Fifteen children in New York City have been hospitalized for what officials called a “multi-system inflammatory syndrome” that the local health department is investigating as a possible consequence of a Covid-19 infection. Doctors in Europe have recently reported similar cases — the latest potential twist in the coronavirus pandemic.
The children in New York, ages 2 to 15, had high fevers and elevated levels of inflammatory markers, signs that are common in shock and an acute pediatric heart condition called Kawasaki disease, the city’s health department said Monday. The patients, who were hospitalized from April 17 to May 1, also showed symptoms including rash, abdominal pain, vomiting, and diarrhea. Five of the children had to be placed on ventilators; none have died.
Only four of the patients tested positive for an active case of Covid-19, but six of the negative cases showed evidence of a previous infection based on blood tests.
The bulletin from New York came after pediatricians in the United Kingdom and other European countries warned of a small increase in the number of critically ill children there also showing signs of shock or Kawasaki disease. Some had tested positive for the coronavirus.
“What we’ve asked for is for the global network of clinicians to be on alert for this and to ensure that they capture information on children systematically so that we can better understand what is occurring in children and so that we can better improve our understanding and guide treatment,” Maria Van Kerkhove, a World Health Organization coronavirus expert, said at a briefing last week. She said that the cases reported in Europe appeared to be rare.
Overall, children are thought to have much milder Covid-19 infections than adults, with some portion not even showing symptoms. Researchers are still investigating whether or not that means they spread the virus less efficiently than infected adults.
The bulletins issued by New York City’s health department and a group of British pediatricians warned clinicians to be on the lookout for signs of Kawasaki disease, which can be difficult to diagnose. Other public health agencies have also started to inform providers about the possible connection between Covid-19 and the condition and are asking them to report suspected cases. It’s likely that as doctors review hospitalizations of sick children, more examples will come to light.
“Pediatricians, and particularly those at medical centers where these cases would most likely be seen, have been alerted to this through multiple channels,” said Larry Madoff, the medical director of the Massachusetts Department of Public Health’s Bureau of Infectious Disease and Laboratory Sciences.

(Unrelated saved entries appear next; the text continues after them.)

`src/amo_pkg.sv`:
```
package amo_pkg;
   // ---------------------------------------------------------------
   // Register map (byte addresses, word aligned)
   // ---------------------------------------------------------------
   localparam logic [7:0] ADR_OPTION = 8'h00;
   localparam logic [7:0] ADR_STATUS = 8'h04;
   localparam logic [7:0] ADR_COND   = 8'h08;
   localparam logic [7:0] ADR_IRQST  = 8'h0C;
   localparam logic [7:0] ADR_IRQMSK = 8'h10;
   localparam logic [7:0] ADR_CMD    = 8'h14;
   localparam logic [7:0] ADR_ERRLIM = 8'h18;

   // ---------------------------------------------------------------
   // Option word weights (bit positions)
   // ---------------------------------------------------------------
   localparam int OPT_RETGT_RESET = 0;
   localparam int OPT_LOCK_EN     = 1;
   localparam int OPT_RETGT_FAIL  = 2;
   localparam int OPT_RESERVED    = 3;
   localparam int OPT_MUTE_INV    = 4;
   localparam int OPT_REL_AZ      = 5;
   localparam int OPT_LNB_EN      = 6;
   localparam int OPT_LOCK_INV    = 7;
   localparam logic [7:0] OPTION_RST = 8'h00;

   // Condition register bits
   localparam int CND_BLOCKED = 0;
   localparam int CND_SEARCH  = 1;
   localparam int CND_TARGET  = 2;
   localparam int CND_UNWRAP  = 3;

   // Command register bits (write one to act)
   localparam int CMD_APPLY  = 0;
   localparam int CMD_SAVE   = 1;
   localparam int CMD_FRESET = 2;
   localparam int CMD_INITOK = 3;
   localparam int CMD_SFAIL  = 4;

   // Interrupt status bits
   localparam int IRQ_MUTE_CHG = 0;
   localparam int IRQ_LOCK_ACQ = 1;
   localparam int IRQ_RETARGET = 2;
   localparam int IRQ_SFAIL    = 3;
   localparam int IRQ_W        = 4;

   // Pointing error thresholds, hundredths of a degree
   localparam logic [15:0] ERR_MUTE_CDEG   = 16'h0032; // 0.50 deg
   localparam logic [15:0] ERR_UNMUTE_CDEG = 16'h0014; // 0.20 deg

   // Search failure actions
   typedef enum logic [1:0] {
      AMO_ACT_NONE   = 2'b00,
      AMO_ACT_ORIGIN = 2'b01,
      AMO_ACT_RETGT  = 2'b11
   } amo_act_e;
endpackage : amo_pkg

```
`src/amo_mute_if.sv`:
```
`timescale 1ns/10ps
// Mute condition bundle between the top and the mute evaluator
interface amo_mute_if;
   logic        blocked;
   logic        searching;
   logic        targeting;
   logic        unwrapping;
   logic [15:0] point_err;
   logic        invert;
   logic        mute_active;
   logic        mispoint_hold;
   modport ctrl (output blocked, output searching, output targeting,
                 output unwrapping, output point_err, output invert,
                 input mute_active, input mispoint_hold);
   modport eval (input blocked, input searching, input targeting,
                 input unwrapping, input point_err, input invert,
                 output mute_active, output mispoint_hold);
endinterface : amo_mute_if

```
`src/amo_mute_eval.sv`:
```
`timescale 1ns/10ps
module amo_mute_eval (
   input  wire logic    clk_i,
   input  wire logic    rst_i,
   amo_mute_if.eval     mif
);
   logic hold_q;
   logic mute_q;
   logic raw_mute;

   // ------------------------------------------------------------
   // Mispoint hysteresis: set at 0.5, release at 0.2
   // ------------------------------------------------------------
   // hold until 0.2
   always_ff @(posedge clk_i) begin
      if (rst_i) begin
         hold_q <= 1'b0;
      end else if (mif.point_err >= amo_pkg::ERR_MUTE_CDEG) begin
         hold_q <= 1'b1;
      end else if (mif.point_err <= amo_pkg::ERR_UNMUTE_CDEG) begin
         hold_q <= 1'b0;
      end
   end

   assign raw_mute = mif.blocked | mif.searching | mif.targeting |
                     mif.unwrapping | hold_q |
                     (mif.point_err >= amo_pkg::ERR_MUTE_CDEG);

   // Registered each clock so the output follows within one cycle
   // continuous evaluation
   always_ff @(posedge clk_i) begin
      if (rst_i) begin
         mute_q <= 1'b1; // Muted until conditions are known
      end else begin
         mute_q <= raw_mute;
      end
   end

   assign mif.mute_active   = mute_q;
   assign mif.mispoint_hold = hold_q;
endmodule : amo_mute_eval

```
`src/amo_option_ctrl.sv`:
```
`timescale 1ns/10ps
// ------------------------------------------------------------------
// Overview of operation
// - Mute unless out of zones, not searching/targeting, error below 0.5.
// - Weight 16 inverts mute output polarity: high means blocked.
// - Lock input ignored unless weight 2 set; off by default.
// - Weight 128 makes high on lock input mean locked.
// - Lock indication used only during search, never for tracking.
// - LNB supply output driven only when weight 64 set.
// - Weight 32 shows relative azimuth instead of tracking signal.
// - Search failure returns to origin by default, no retarget.
// - Weight 4 retargets calculated satellite after search failure.
// - Weight 1 retargets after power-up init and front-panel reset.
// - Option word is sum of independent weights.
// - Edited option applied on confirm; separate save persists it.
// - Mispoint mute holds until error within 0.2 degrees.
// - Unwrapping also asserts the mute output.
// ------------------------------------------------------------------
module amo_option_ctrl #(
   parameter int ERR_W = 16
) (
   input  wire logic             clk_i,
   input  wire logic             rst_i,
   // Wishbone classic slave
   input  wire logic             wb_cyc_i,
   input  wire logic             wb_stb_i,
   input  wire logic             wb_we_i,
   input  wire logic [7:0]       wb_adr_i,
   input  wire logic [3:0]       wb_sel_i,
   input  wire logic [31:0]      wb_dat_i,
   output logic      [31:0]      wb_dat_o,
   output logic                  wb_ack_o,
   output logic                  wb_err_o,
   // Antenna state
   input  wire logic             in_zone_i,
   input  wire logic [ERR_W-1:0] point_err_i,
   input  wire logic             power_up_i,
   // Modem discrete lines
   input  wire logic             external_lock_input_i,
   output logic                  mute_blockage_output_o,
   // Derived controls
   output logic                  lnb_supply_en_o,
   output logic                  relative_azimuth_o,
   output logic                  sat_locked_o,
   output logic                  retarget_o,
   output logic                  return_origin_o,
   output logic                  save_req_o,
   output logic                  irq_o
);
   // ---------------------------------------------------------------
   // State
   // ---------------------------------------------------------------
   localparam int IRQ_W_L = amo_pkg::IRQ_W;

   logic [7:0]        edit_q;     // Pending option word
   logic [7:0]        option_q;   // Active option word
   logic [3:0]        cond_q;     // Software-driven conditions
   logic [IRQ_W_L-1:0] irq_st_q;
   logic [IRQ_W_L-1:0] irq_msk_q;
   logic [IRQ_W_L-1:0] irq_ev;
   logic              ack_q;
   logic [31:0]       rdat_q;
   logic              wr_stb;
   logic              rd_stb;
   logic              hit;
   logic              mute_q;
   logic              mute_prev_q;
   logic              lock_q;
   logic              lock_prev_q;
   logic              retgt_q;
   logic              origin_q;
   logic              save_q;
   logic              pwr_pend_q;
   logic              lock_raw;
   logic              lock_use;
   logic              init_ok;
   logic              freset;
   logic              sfail;
   amo_pkg::amo_act_e fail_act;

   amo_mute_if mif ();

   // ---------------------------------------------------------------
   // Byte-lane write merge
   // ---------------------------------------------------------------
   function automatic logic [7:0] lane0(input logic [7:0] old,
                                        input logic [3:0] sel,
                                        input logic [31:0] dat);
      lane0 = sel[0] ? dat[7:0] : old;
   endfunction : lane0

   // ---------------------------------------------------------------
   // Bus decode
   // ---------------------------------------------------------------
   assign hit = (wb_adr_i == amo_pkg::ADR_OPTION) ||
                (wb_adr_i == amo_pkg::ADR_STATUS) ||
                (wb_adr_i == amo_pkg::ADR_COND)   ||
                (wb_adr_i == amo_pkg::ADR_IRQST)  ||
                (wb_adr_i == amo_pkg::ADR_IRQMSK) ||
                (wb_adr_i == amo_pkg::ADR_CMD)    ||
                (wb_adr_i == amo_pkg::ADR_ERRLIM);
   assign wr_stb = wb_cyc_i & wb_stb_i & ~ack_q & wb_we_i & hit;
   assign rd_stb = wb_cyc_i & wb_stb_i & ~ack_q & ~wb_we_i;

   // One-wait answer; ack (or err when unmapped) for a single cycle
   always_ff @(posedge clk_i) begin
      if (rst_i) begin
         ack_q <= 1'b0;
      end else begin
         ack_q <= wb_cyc_i & wb_stb_i & ~ack_q;
      end
   end
   // Unmapped address answered with err instead of ack
   logic unmap_q;
   always_ff @(posedge clk_i) begin
      if (rst_i) begin
         unmap_q <= 1'b0;
      end else begin
         unmap_q <= ~hit;
      end
   end
   assign wb_ack_o = ack_q & ~unmap_q;
   assign wb_err_o = ack_q & unmap_q;

   // Command strobes, one cycle
   assign init_ok = wr_stb & (wb_adr_i == amo_pkg::ADR_CMD) & wb_sel_i[0]
                    & wb_dat_i[amo_pkg::CMD_INITOK];
   assign freset  = wr_stb & (wb_adr_i == amo_pkg::ADR_CMD) & wb_sel_i[0]
                    & wb_dat_i[amo_pkg::CMD_FRESET];
   assign sfail   = wr_stb & (wb_adr_i == amo_pkg::ADR_CMD) & wb_sel_i[0]
                    & wb_dat_i[amo_pkg::CMD_SFAIL];

   // ---------------------------------------------------------------
   // Option word: edit buffer and active copy
   // ---------------------------------------------------------------
   // sum of weights
   always_ff @(posedge clk_i) begin
      if (rst_i) begin
         edit_q <= amo_pkg::OPTION_RST;
      end else if (wr_stb && wb_adr_i == amo_pkg::ADR_OPTION) begin
         edit_q <= lane0(edit_q, wb_sel_i, wb_dat_i);
      end
   end

   always_ff @(posedge clk_i) begin
      if (rst_i) begin
         option_q <= amo_pkg::OPTION_RST;
      end else if (wr_stb && wb_adr_i == amo_pkg::ADR_CMD &&
                   wb_sel_i[0] && wb_dat_i[amo_pkg::CMD_APPLY]) begin
         option_q <= edit_q;
      end
   end

   always_ff @(posedge clk_i) begin
      if (rst_i) begin
         save_q <= 1'b0;
      end else begin
         save_q <= wr_stb & (wb_adr_i == amo_pkg::ADR_CMD) & wb_sel_i[0]
                   & wb_dat_i[amo_pkg::CMD_SAVE];
      end
   end
   assign save_req_o = save_q;

   // Conditions written by the pointing firmware
   always_ff @(posedge clk_i) begin
      if (rst_i) begin
         cond_q <= 4'h0;
      end else if (wr_stb && wb_adr_i == amo_pkg::ADR_COND && wb_sel_i[0]) begin
         cond_q <= wb_dat_i[3:0];
      end
   end

   // ---------------------------------------------------------------
   // Mute evaluation
   // ---------------------------------------------------------------
   assign mif.blocked    = cond_q[amo_pkg::CND_BLOCKED] | in_zone_i;
   assign mif.searching  = cond_q[amo_pkg::CND_SEARCH];
   assign mif.targeting  = cond_q[amo_pkg::CND_TARGET];
   assign mif.unwrapping = cond_q[amo_pkg::CND_UNWRAP];
   assign mif.point_err  = 16'(point_err_i);
   assign mif.invert     = option_q[amo_pkg::OPT_MUTE_INV];

   amo_mute_eval u_eval (
      .clk_i (clk_i),
      .rst_i (rst_i),
      .mif   (mif)
   );

   // Output high means open; default grounds (low) when muted
   // polarity invert
   always_ff @(posedge clk_i) begin
      if (rst_i) begin
         mute_q <= 1'b0;
      end else begin
         mute_q <= mif.invert ? mif.mute_active : ~mif.mute_active;
      end
   end
   assign mute_blockage_output_o = mute_q;
   // weight 8 unused
   // Reserved bit decodes to nothing; only stored for read-back

   // ---------------------------------------------------------------
   // Lock input
   // ---------------------------------------------------------------
   // reversed polarity
   assign lock_raw = option_q[amo_pkg::OPT_LOCK_INV] ? external_lock_input_i
                                                     : ~external_lock_input_i;
   assign lock_use = option_q[amo_pkg::OPT_LOCK_EN] &
                     cond_q[amo_pkg::CND_SEARCH] & lock_raw;
   always_ff @(posedge clk_i) begin
      if (rst_i) begin
         lock_q <= 1'b0;
      end else begin
         lock_q <= lock_use;
      end
   end
   assign sat_locked_o = lock_q;

   // Feature outputs, registered
   // LNB gate
   always_ff @(posedge clk_i) begin
      if (rst_i) begin
         lnb_supply_en_o    <= 1'b0;
         relative_azimuth_o <= 1'b0;
      end else begin
         lnb_supply_en_o    <= option_q[amo_pkg::OPT_LNB_EN];
         relative_azimuth_o <= option_q[amo_pkg::OPT_REL_AZ];
      end
   end

   // ---------------------------------------------------------------
   // Search failure and retarget actions
   // ---------------------------------------------------------------
   // default origin
   always_comb begin
      case ({sfail, option_q[amo_pkg::OPT_RETGT_FAIL]})
         2'b10:   fail_act = amo_pkg::AMO_ACT_ORIGIN;
         2'b11:   fail_act = amo_pkg::AMO_ACT_RETGT;
         default: fail_act = amo_pkg::AMO_ACT_NONE;
      endcase
   end

   // Power-up request waits for antenna initialisation to finish
   always_ff @(posedge clk_i) begin
      if (rst_i) begin
         pwr_pend_q <= 1'b0;
      end else if (init_ok) begin
         pwr_pend_q <= 1'b0;
      end else if (power_up_i) begin
         pwr_pend_q <= 1'b1;
      end
   end

   always_ff @(posedge clk_i) begin
      if (rst_i) begin
         retgt_q  <= 1'b0;
         origin_q <= 1'b0;
      end else begin
         retgt_q  <= (fail_act == amo_pkg::AMO_ACT_RETGT) |
                     (option_q[amo_pkg::OPT_RETGT_RESET] &
                      (freset | (init_ok & pwr_pend_q)));
         origin_q <= (fail_act == amo_pkg::AMO_ACT_ORIGIN);
      end
   end
   assign retarget_o      = retgt_q;
   assign return_origin_o = origin_q;

   // ---------------------------------------------------------------
   // Interrupts: sticky status, write one to clear, set wins
   // ---------------------------------------------------------------
   always_ff @(posedge clk_i) begin
      if (rst_i) begin
         mute_prev_q <= 1'b0;
         lock_prev_q <= 1'b0;
      end else begin
         mute_prev_q <= mute_q;
         lock_prev_q <= lock_q;
      end
   end
   assign irq_ev[amo_pkg::IRQ_MUTE_CHG] = mute_q ^ mute_prev_q;
   assign irq_ev[amo_pkg::IRQ_LOCK_ACQ] = lock_q & ~lock_prev_q;
   assign irq_ev[amo_pkg::IRQ_RETARGET] = retgt_q;
   assign irq_ev[amo_pkg::IRQ_SFAIL]    = origin_q;

   always_ff @(posedge clk_i) begin
      if (rst_i) begin
         irq_st_q <= '0;
      end else if (wr_stb && wb_adr_i == amo_pkg::ADR_IRQST && wb_sel_i[0]) begin
         irq_st_q <= (irq_st_q & ~wb_dat_i[IRQ_W_L-1:0]) | irq_ev;
      end else begin
         irq_st_q <= irq_st_q | irq_ev;
      end
   end

   always_ff @(posedge clk_i) begin
      if (rst_i) begin
         irq_msk_q <= '0;
      end else if (wr_stb && wb_adr_i == amo_pkg::ADR_IRQMSK && wb_sel_i[0]) begin
         irq_msk_q <= wb_dat_i[IRQ_W_L-1:0];
      end
   end
   assign irq_o = |(irq_st_q & irq_msk_q);

   // ---------------------------------------------------------------
   // Read data
   // ---------------------------------------------------------------
   always_ff @(posedge clk_i) begin
      if (rst_i) begin
         rdat_q <= 32'h0000_0000;
      end else if (rd_stb) begin
         case (wb_adr_i)
            amo_pkg::ADR_OPTION: rdat_q <= {24'h00_0000, edit_q};
            amo_pkg::ADR_STATUS: rdat_q <= {16'h0000, option_q, 3'h0,
                                  mif.mispoint_hold, lnb_supply_en_o,
                                  lock_q, mif.mute_active, mute_q};
            amo_pkg::ADR_COND:   rdat_q <= {28'h000_0000, cond_q};
            amo_pkg::ADR_IRQST:  rdat_q <= {28'h000_0000, irq_st_q};
            amo_pkg::ADR_IRQMSK: rdat_q <= {28'h000_0000, irq_msk_q};
            amo_pkg::ADR_ERRLIM: rdat_q <= {amo_pkg::ERR_UNMUTE_CDEG,
                                            amo_pkg::ERR_MUTE_CDEG};
            default:             rdat_q <= 32'h0000_0000;
         endcase
      end
   end
   assign wb_dat_o = rdat_q;
endmodule : amo_option_ctrl

```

He said the department has not been informed of any cases in the state so far.
Kawasaki disease causes inflammation in arteries, particularly those that supply the heart with blood. If it’s not treated quickly, it can lead to blocked blood flow and heart damage. It’s most common in children under 5, but can affect teenagers as well.
There is no known cause for the disease, but it’s thought that it occurs when an infection causes the body’s own immune system to overreact. In people with serious Covid-19 infections, much of the widespread organ damage is similarly caused not directly by the virus, but by the immune reaction heading into overdrive.
“We do not yet know if the coronavirus produces a similar immune response in children,” Michael Portman, a pediatric cardiologist and director of the Kawasaki Disease Clinic at Seattle Children’s Hospital, said on the hospital’s blog last week. “Adults with the coronavirus often show a massive immune response, which is in some ways similar to that occurring in children with Kawasaki disease.”
Jane Burns, a pediatrician and director of the University of California, San Diego’s Kawasaki Disease Research Center, wrote last week that Covid-19 “may be a trigger for some children to develop KD,” in line with how there were different triggers for different children based on genetics.
But, she added, “there is no information to suggest that children who have had KD are at increased risk for complications of Covid-19 infection compared to the general population.”
Background sporadic incidence of Kawasaki disease might be from occult unrecognized coronavirus infections.